Give again, exactly as written, each line of the material below starting at the line that contains "logic [QIDX_W-1:0] q_r;" and ending at the line that contains "slots per queue". Both ends count, and no other line does.

====== Available records ======

==> src/hdl/pcq_in_if.sv <==
interface pcq_in_if import pcq_pkg::*; ();
  logic              valid;
  logic              ready;
  op_t               operation;
  logic [QIDX_W-1:0] queue_index;
  logic [ID_W-1:0]   entry_id;
  logic              urgent;

  modport source (
    output valid, operation, queue_index, entry_id, urgent,
    input  ready
  );

  modport sink (
    input  valid, operation, queue_index, entry_id, urgent,
    output ready
  );
endinterface

==> src/hdl/pcq_out_if.sv <==
interface pcq_out_if import pcq_pkg::*; ();
  logic             valid;
  logic             ready;
  status_t          status;
  logic [ID_W-1:0]  served_id;
  logic [CNT_W-1:0] count_after;

  modport source (
    output valid, status, served_id, count_after,
    input  ready
  );

  modport sink (
    input  valid, status, served_id, count_after,
    output ready
  );
endinterface

==> src/hdl/per_class_queue_with_urgent_insert.sv <==
// channel   direction  handshake      payload
// in_chan   in         valid/ready    operation, queue_index, entry_id, urgent
// out_chan  out        valid/ready    status, served_id, count_after
// cfg_*     in         write enable   cfg_wdata = capacity_in_use
//
// items are worked on one at a time: accept and read the queue descriptor
// memory, then decide, write it back and write or read the entry memory, then
// load the output register
// rst_n is synchronous; it clears control state, the per-queue valid bits and
// the capacity (back to 5); no clearing pass over the memories is needed
// a full output register holds the block in its last step; in_chan.ready is
// high again as soon as the result moves into the output register
module per_class_queue_with_urgent_insert import pcq_pkg::*; #(
  parameter int NUM_QUEUES  = NUM_QUEUES_DEF,
  parameter int QUEUE_DEPTH = QUEUE_DEPTH_DEF
) (
  input  logic             clk,
  input  logic             rst_n,
  pcq_in_if.sink           in_chan,
  pcq_out_if.source        out_chan,
  input  logic             cfg_we,
  input  logic [CAP_W-1:0] cfg_wdata
);

  // widths derived from the bank geometry
  localparam int QW      = (NUM_QUEUES > 1) ? $clog2(NUM_QUEUES) : 1;
  localparam int SW      = (QUEUE_DEPTH > 1) ? $clog2(QUEUE_DEPTH) : 1;
  localparam int CW      = $clog2(QUEUE_DEPTH + 1);
  localparam int MW      = SW + CW;
  localparam int ENTRIES = NUM_QUEUES * QUEUE_DEPTH;
  localparam int AW      = (ENTRIES > 1) ? $clog2(ENTRIES) : 1;
  localparam int SUMW    = CW + 1;

  typedef enum logic [1:0] {
    S_IDLE,
    S_META,
    S_DONE
  } state_t;

  state_t state_r;

  // configuration
  logic [CAP_W-1:0] cap_r;

  // item being worked on
  op_t               op_r;
  logic [QIDX_W-1:0] q_r;
  logic [ID_W-1:0]   id_r;
  logic              urg_r;

  // result waiting for the output register
  status_t         res_status_r;
  logic [CW-1:0]   res_cnt_r;

  // output register
  logic             out_valid_r;
  status_t          out_status_r;
  logic [ID_W-1:0]  out_id_r;
  logic [CNT_W-1:0] out_cnt_r;

  // queue descriptor memory: {head slot, count} per queue
  logic [MW-1:0]         meta_mem [NUM_QUEUES];
  logic [NUM_QUEUES-1:0] meta_vld_r;
  logic [MW-1:0]         meta_rd_r;
  logic                  meta_hit_r;

  // entry memory, one ring of QUEUE_DEPTH slots per queue
  logic [ID_W-1:0] store_mem [ENTRIES];
  logic [ID_W-1:0] store_rd_r;

  logic          in_fire;
  logic          out_free;
  logic [QW-1:0] rd_qa;
  logic [QW-1:0] qa;
  logic          in_range;
  logic [SW-1:0] head;
  logic [CW-1:0] cnt;
  int            cap_lim;
  logic          full;
  logic [SW-1:0] head_prev;
  logic [SW-1:0] head_next;
  logic [SUMW-1:0] tail_sum;
  logic [SW-1:0] tail;
  logic          do_add;
  logic          do_take;
  logic [SW-1:0] head_new;
  logic [CW-1:0] cnt_new;
  logic [SW-1:0] slot;
  logic [AW-1:0] base;
  logic [AW-1:0] st_addr;
  logic          meta_we;
  logic          st_we;
  logic          st_re;
  status_t       status;
  logic [CW-1:0] cnt_after;

  assign in_fire  = in_chan.valid && in_chan.ready;
  assign out_free = !out_valid_r || out_chan.ready;
  assign rd_qa    = QW'(in_chan.queue_index);

  assign in_chan.ready        = (state_r == S_IDLE);
  assign out_chan.valid       = out_valid_r;
  assign out_chan.status      = out_status_r;
  assign out_chan.served_id   = out_id_r;
  assign out_chan.count_after = out_cnt_r;

  // decision step, valid while in S_META
  always_comb begin
    in_range = (32'(q_r) < NUM_QUEUES);
    qa       = QW'(q_r);
    // a queue never written reads as empty with head at slot zero
    head = meta_hit_r ? meta_rd_r[MW-1:CW] : '0;
    cnt  = meta_hit_r ? meta_rd_r[CW-1:0] : '0;

    // capacity beyond the ring depth is clipped to the depth
    cap_lim = (32'(cap_r) > QUEUE_DEPTH) ? QUEUE_DEPTH : 32'(cap_r);
    full    = (32'(cnt) >= cap_lim);

    // ring slot arithmetic
    head_prev = (head == '0) ? SW'(QUEUE_DEPTH - 1) : head - SW'(1);
    head_next = (32'(head) + 1 >= QUEUE_DEPTH) ? '0 : head + SW'(1);
    tail_sum  = SUMW'(head) + SUMW'(cnt);
    tail      = (32'(tail_sum) >= QUEUE_DEPTH) ? SW'(tail_sum - SUMW'(QUEUE_DEPTH))
                                               : SW'(tail_sum);

    do_add  = in_range && (op_r == OP_ADD) && !full;
    do_take = in_range && (op_r == OP_TAKE) && (cnt != '0);

    head_new = head;
    cnt_new  = cnt;
    slot     = head;
    if (do_add) begin
      cnt_new = cnt + CW'(1);
      if (urg_r) begin
        // urgent entry goes in front of the head
        head_new = head_prev;
        slot     = head_prev;
      end else begin
        slot = tail;
      end
    end else if (do_take) begin
      cnt_new  = cnt - CW'(1);
      head_new = head_next;
    end

    base    = AW'(32'(qa) * QUEUE_DEPTH);
    st_addr = base + AW'(slot);

    if (!in_range) begin
      status    = (op_r == OP_TAKE) ? ST_EMPTY : ST_FULL;
      cnt_after = '0;
    end else if (op_r == OP_ADD) begin
      status    = do_add ? ST_ADDED : ST_FULL;
      cnt_after = cnt_new;
    end else begin
      status    = do_take ? ST_SERVED : ST_EMPTY;
      cnt_after = cnt_new;
    end

    meta_we = (state_r == S_META) && (do_add || do_take);
    st_we   = (state_r == S_META) && do_add;
    st_re   = (state_r == S_META) && do_take;
  end

  // descriptor memory, read on accept, written back in the decision step
  always_ff @(posedge clk) begin
    if (in_fire) begin
      meta_rd_r <= meta_mem[rd_qa];
    end
    if (meta_we) begin
      meta_mem[qa] <= {head_new, cnt_new};
    end
  end

  // per-queue valid bits stand in for the all-zero reset of the descriptors
  always_ff @(posedge clk) begin
    if (!rst_n) begin
      meta_vld_r <= '0;
      meta_hit_r <= 1'b0;
    end else begin
      if (in_fire) begin
        meta_hit_r <= meta_vld_r[rd_qa];
      end
      if (meta_we) begin
        meta_vld_r[qa] <= 1'b1;
      end
    end
  end

  // entry memory
  always_ff @(posedge clk) begin
    if (st_we) begin
      store_mem[st_addr] <= id_r;
    end
    if (st_re) begin
      store_rd_r <= store_mem[st_addr];
    end
  end

  // capacity register
  always_ff @(posedge clk) begin
    if (!rst_n) begin
      cap_r <= CAP_RESET;
    end else if (cfg_we) begin
      cap_r <= cfg_wdata;
    end
  end

  // sequencer and output register
  always_ff @(posedge clk) begin
    if (!rst_n) begin
      state_r     <= S_IDLE;
      out_valid_r <= 1'b0;
    end else begin
      // in S_DONE the output register is reloaded below instead
      if (out_valid_r && out_chan.ready && (state_r != S_DONE)) begin
        out_valid_r <= 1'b0;
      end
      case (state_r)
        S_IDLE: begin
          if (in_fire) begin
            op_r    <= in_chan.operation;
            q_r     <= in_chan.queue_index;
            id_r    <= in_chan.entry_id;
            urg_r   <= in_chan.urgent;
            state_r <= S_META;
          end
        end
        S_META: begin
          res_status_r <= status;
          res_cnt_r    <= cnt_after;
          state_r      <= S_DONE;
        end
        S_DONE: begin
          if (out_free) begin
            out_valid_r  <= 1'b1;
            out_status_r <= res_status_r;
            out_id_r     <= (res_status_r == ST_SERVED) ? store_rd_r : '0;
            out_cnt_r    <= CNT_W'(res_cnt_r);
            state_r      <= S_IDLE;
          end
        end
        default: begin
          state_r <= S_IDLE;
        end
      endcase
    end
  end

endmodule
==> src/flat_wrapper.sv <==
// flat-port wrapper written by rule: the top's interface ports become plain ports
module per_class_queue_with_urgent_insert_flat import pcq_pkg::*;
#(
  parameter int NUM_QUEUES  = NUM_QUEUES_DEF,
  parameter int QUEUE_DEPTH = QUEUE_DEPTH_DEF
)
  (clk, rst_n, cfg_we, cfg_wdata, in_chan_valid, in_chan_operation, in_chan_queue_index, in_chan_entry_id, in_chan_urgent, in_chan_ready, out_chan_valid, out_chan_status, out_chan_served_id, out_chan_count_after, out_chan_ready);
  pcq_in_if in_chan_i ();
  pcq_out_if out_chan_i ();
  input  logic clk;
  input  logic rst_n;
  input  logic cfg_we;
  input  logic [CAP_W-1:0] cfg_wdata;
  input wire logic [$bits(in_chan_i.valid)-1:0] in_chan_valid;
  input wire logic [$bits(in_chan_i.operation)-1:0] in_chan_operation;
  input wire logic [$bits(in_chan_i.queue_index)-1:0] in_chan_queue_index;
  input wire logic [$bits(in_chan_i.entry_id)-1:0] in_chan_entry_id;
  input wire logic [$bits(in_chan_i.urgent)-1:0] in_chan_urgent;
  output wire logic [$bits(in_chan_i.ready)-1:0] in_chan_ready;
  output wire logic [$bits(out_chan_i.valid)-1:0] out_chan_valid;
  output wire logic [$bits(out_chan_i.status)-1:0] out_chan_status;
  output wire logic [$bits(out_chan_i.served_id)-1:0] out_chan_served_id;
  output wire logic [$bits(out_chan_i.count_after)-1:0] out_chan_count_after;
  input wire logic [$bits(out_chan_i.ready)-1:0] out_chan_ready;
  assign in_chan_i.valid = in_chan_valid;
  assign in_chan_i.operation = in_chan_operation;
  assign in_chan_i.queue_index = in_chan_queue_index;
  assign in_chan_i.entry_id = in_chan_entry_id;
  assign in_chan_i.urgent = in_chan_urgent;
  assign in_chan_ready = in_chan_i.ready;
  assign out_chan_valid = out_chan_i.valid;
  assign out_chan_status = out_chan_i.status;
  assign out_chan_served_id = out_chan_i.served_id;
  assign out_chan_count_after = out_chan_i.count_after;
  assign out_chan_i.ready = out_chan_ready;
  per_class_queue_with_urgent_insert #(.NUM_QUEUES(NUM_QUEUES), .QUEUE_DEPTH(QUEUE_DEPTH)) u_core (.clk(clk), .rst_n(rst_n), .in_chan(in_chan_i), .out_chan(out_chan_i), .cfg_we(cfg_we), .cfg_wdata(cfg_wdata));
endmodule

======

Answer box =>
  logic [QIDX_W-1:0] q_r;
  logic [ID_W-1:0]   id_r;
  logic              urg_r;

  // result waiting for the output register
  status_t         res_status_r;
  logic [CW-1:0]   res_cnt_r;

  // output register
  logic             out_valid_r;
  status_t          out_status_r;
  logic [ID_W-1:0]  out_id_r;
  logic [CNT_W-1:0] out_cnt_r;

  // queue descriptor memory: {head slot, count} per queue
  logic [MW-1:0]         meta_mem [NUM_QUEUES];
  logic [NUM_QUEUES-1:0] meta_vld_r;
  logic [MW-1:0]         meta_rd_r;
  logic                  meta_hit_r;

  // entry memory, one ring of QUEUE_DEPTH slots per queue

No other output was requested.